#### Working data

==> 08-06: inputs <==
## adder_32bit
module adder_32bit(
    input clk,
    input rst,
    input [31:0] i_a,
    input [31:0] i_b,
    input i_vld,
    output reg [31:0] o_res,
    output reg o_res_vld,
    output reg overflow
);
clock: 65.5 ns
lec_check: 0
cap_margin: 20
cell_pad_in_sites_detail_placement: 0
cell_pad_in_sites_global_placement: 1
core_aspect_ratio: 1.34
core_margin: 7
core_utilization: 36
cts_cluster_diameter: 334
cts_cluster_size: 71
gpl_routability_driven: 0
gpl_timing_driven: 0
hold_slack_margin: -0.0
max_routing_layer: met5
min_routing_layer: met1
place_density_lb_addon: 0.23
slew_margin: 15
tns_end_percent: 85
run.sh (not shown) runs the stock make flow with config.mk's settings and CLKGATE_MAP_FILE=.
==> 01-27: changes against 08-06 <==
==> flow/config.mk (replaced) <==
export PLATFORM = sky130hd
export DESIGN_NAME = adder_32bit
export DESIGN_NICKNAME = adder_32bit
export VERILOG_FILES = /design/flow/design.v
export SDC_FILE = /design/flow/constraint.sdc
export NUM_CORES = 4
export LEC_CHECK = 0
export CAP_MARGIN = 20
export CORE_MARGIN = 2
export CORE_UTILIZATION = 50
export CTS_CLUSTER_SIZE = 98
export SLEW_MARGIN = 20
==> flow/constraint.sdc (replaced) <==
create_clock -name core_clock -period 35.4 [get_ports {clk}]
set_input_delay 7.0800 -clock core_clock [delete_from_list [all_inputs] [get_ports {clk}]]
set_output_delay 7.0800 -clock core_clock [all_outputs]
set_load 0.01 [all_outputs]
==> results <==
| metric | 01-27 | 08-06 |
|---|---|---|
| Outcome | complete, but fails checks | complete, no violations |
| Layout check failures | setup timing | - |
| Standard-cell row count | 79 | 108 |
| Tightest Pin Transition | 1.10 ns | 1.19 ns |
| Die span in y | 222 um | 311 um |
| M1 WL | 43,200 um | 36,400 um |
| Pre-Place Util | 50.8% | 36.6% |
| Combinational logic power | 4.02 mW | 1.39 mW |
| Via count of the first global-routing pass | 32,100 | 26,700 |
| Fraction of area in non-clock buffers | 27.4% | 7.31% |
| Crit-path slowest cell | sky130_fd_sc_hd__or4_4 | sky130_fd_sc_hd__nor4_1 |
| Worst slew margin relative to its limit | 26.1% | 20.0% |
| Length of routed met3 wiring | 8790 um | 2560 um |
| Net total in the final layout | 4,979 | 4,005 |
| Buffers, non-clock | 1,269 | 295 |
| Buffer-and-inverter tally for the worst setup path | 23 | 53 |
| Final setup violating endpoints | 32 | 0 |
| Highest cell delay on the worst timing path | 0.56 ns | 0.79 ns |
| Register-to-register path setup slack | 34.35 ns | 64.55 ns |
| Tapcell count | 607 | 880 |
| Count of TritonRoute iterations in the first routing pass | 9 | 5 |
| Clk network pwr share | 1.1% | 1.7% |
| Post-layout worst setup margin | -0.791 ns | 3.99 ns |
| Arrival @ worst endpoint | 36.38 ns | 61.64 ns |


==> inputs of build 66 <==
Starting RTL as in the previous note.
export LEC_CHECK = 0
export CAP_MARGIN = 20
export CELL_PAD_IN_SITES_DETAIL_PLACEMENT = 2
export CELL_PAD_IN_SITES_GLOBAL_PLACEMENT = 2
export CORE_ASPECT_RATIO = 1.34
export CORE_MARGIN = 7
export CORE_UTILIZATION = 22
export CTS_CLUSTER_DIAMETER = 334
export CTS_CLUSTER_SIZE = 71
export GPL_ROUTABILITY_DRIVEN = 0
export HOLD_SLACK_MARGIN = -0.0
export MAX_ROUTING_LAYER = met4
export MIN_ROUTING_LAYER = met1
export PLACE_DENSITY_LB_ADDON = 0.23
export SLEW_MARGIN = 15
create_clock -name core_clock -period 65.5 [get_ports {clk}]
==> inputs of build 52, as changes to build 66 <==
CELL_PAD_IN_SITES_DETAIL_PLACEMENT = not set   (was 2)
CELL_PAD_IN_SITES_GLOBAL_PLACEMENT = not set   (was 2)
CORE_ASPECT_RATIO = not set   (was 1.34)
CORE_MARGIN = 2   (was 7)
CORE_UTILIZATION = 40   (was 22)
CTS_CLUSTER_DIAMETER = not set   (was 334)
CTS_CLUSTER_SIZE = not set   (was 71)
GPL_ROUTABILITY_DRIVEN = not set   (was 0)
HOLD_SLACK_MARGIN = not set   (was -0.0)
MAX_ROUTING_LAYER = not set   (was met4)
MIN_ROUTING_LAYER = not set   (was met1)
PLACE_DENSITY_LB_ADDON = not set   (was 0.23)
SLEW_MARGIN = 20   (was 15)
==> flow/constraint.sdc (replaced) <==
create_clock -name core_clock -period 39.1 [get_ports {clk}]
set_input_delay 7.8200 -clock core_clock [delete_from_list [all_inputs] [get_ports {clk}]]
set_output_delay 7.8200 -clock core_clock [all_outputs]
set_load 0.01 [all_outputs]
==> comparison table <==
metric                                                                       build 52        build 66
DIE WIDTH                                                                    247.7 um        297.9 um
Count of buffering cells on the critical path with inverters included              22              25
Clk latency of the worst-skew pair                                            0.28 ns         0.29 ns
Logic area                                                                 23,050 um2      21,660 um2
Internal Pwr Total                                                         0.001140 W     0.0005396 W
Reg2reg setup slack                                                          38.07 ns        64.53 ns
Final WS setup                                                               1.411 ns        4.851 ns
Chip Footprint                                                             61,370 um2     117,500 um2
Final clock-cell share                                                        0.6942%         0.5694%
Number of tap cells inserted                                                      773           1,410
Power in combinational cells                                                0.00263 W       0.00144 W
Met3 routing resource usage after global routing                               3.363%         0.6413%
Switching share of power                                                       58.51%          64.22%
Std-Cell Rows                                                                      89             139
Core outline area                                                          58,910 um2     107,100 um2
Most numerous cell on the critical path                                          ha_4            ha_1
Placed wire-length estimate                                                 69,550 um       97,930 um
Depth of the critical timing path with buffers and inverters included             171             183
Run status                                                             finished clean  finished clean
Power density cells                                                      95.92 nW/um2    56.73 nW/um2
Relative area of non-clock buffer cells in the final design                    10.34%          5.798%
Final wirelength                                                            85,420 um      113,900 um


==> inputs of v36 <==
==> flow/design.v <==
`timescale 1ns / 1ps
module CompareAndShift32Bit (
    input [7:0] exp_a,
    input [7:0] exp_b,
    input [23:0] man_a,
    input [23:0] man_b,
    output reg [23:0] al_man_a,
    output reg [23:0] al_man_b,
    output reg [7:0] shift
);
    always @(*) begin
        if (exp_a > exp_b) begin
            shift = exp_a - exp_b;
            al_man_a = man_a;
            al_man_b = man_b >> shift;
        end else begin
            shift = exp_b - exp_a;
            al_man_a = man_a >> shift;
            al_man_b = man_b;
        end
    end
endmodule
`timescale 1ns / 1ps
module Addition32Bit (
    input sign_a,
    input sign_b,
    input [23:0] a,b,
    output reg [24:0] res,
    output reg sign_res
    );
    always @(*) begin
        if (sign_a == sign_b) begin
            sign_res = sign_a;   
            res = a+b;
        end
        else if (a >= b) begin
            res = a - b;
            sign_res = sign_a;
        end
        else begin
            res = b - a;
            sign_res = sign_b;
        end
    end
endmodule	
`timescale 1ns / 1ps
module Normalization32Bit (
    input [24:0] res,
    input [7:0] exp_base,
    output reg [23:0] man_res,
    output reg [7:0] exp_res,
    output reg overflow
);
    reg [24:0] normalized_result;
    integer i;
    always @(*) begin
        normalized_result = res;
        exp_res = exp_base;
        if (normalized_result[24]) begin
            normalized_result = normalized_result >> 1;
            exp_res = exp_base + 1;
        end else begin
            for (i = 0; i < 24; i = i + 1) begin
                if (normalized_result[23] == 0 && exp_res > 0) begin
                    normalized_result = normalized_result << 1;
                    exp_res = exp_res - 1;
                end
            end
            if (normalized_result == 25'b0)
                exp_res = 8'b0;
        end
        man_res = normalized_result[23:0];
        overflow = (exp_res >= 8'b11111111);
    end
endmodule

#### Brief
Transcribe the records above from the line holding "set_output_delay 7.0800 -clock" down to the line holding "27.4% | 7.31% |", inclusive, without adding anything.

#### Expected answer
set_output_delay 7.0800 -clock core_clock [all_outputs]
set_load 0.01 [all_outputs]
==> results <==
| metric | 01-27 | 08-06 |
|---|---|---|
| Outcome | complete, but fails checks | complete, no violations |
| Layout check failures | setup timing | - |
| Standard-cell row count | 79 | 108 |
| Tightest Pin Transition | 1.10 ns | 1.19 ns |
| Die span in y | 222 um | 311 um |
| M1 WL | 43,200 um | 36,400 um |
| Pre-Place Util | 50.8% | 36.6% |
| Combinational logic power | 4.02 mW | 1.39 mW |
| Via count of the first global-routing pass | 32,100 | 26,700 |
| Fraction of area in non-clock buffers | 27.4% | 7.31% |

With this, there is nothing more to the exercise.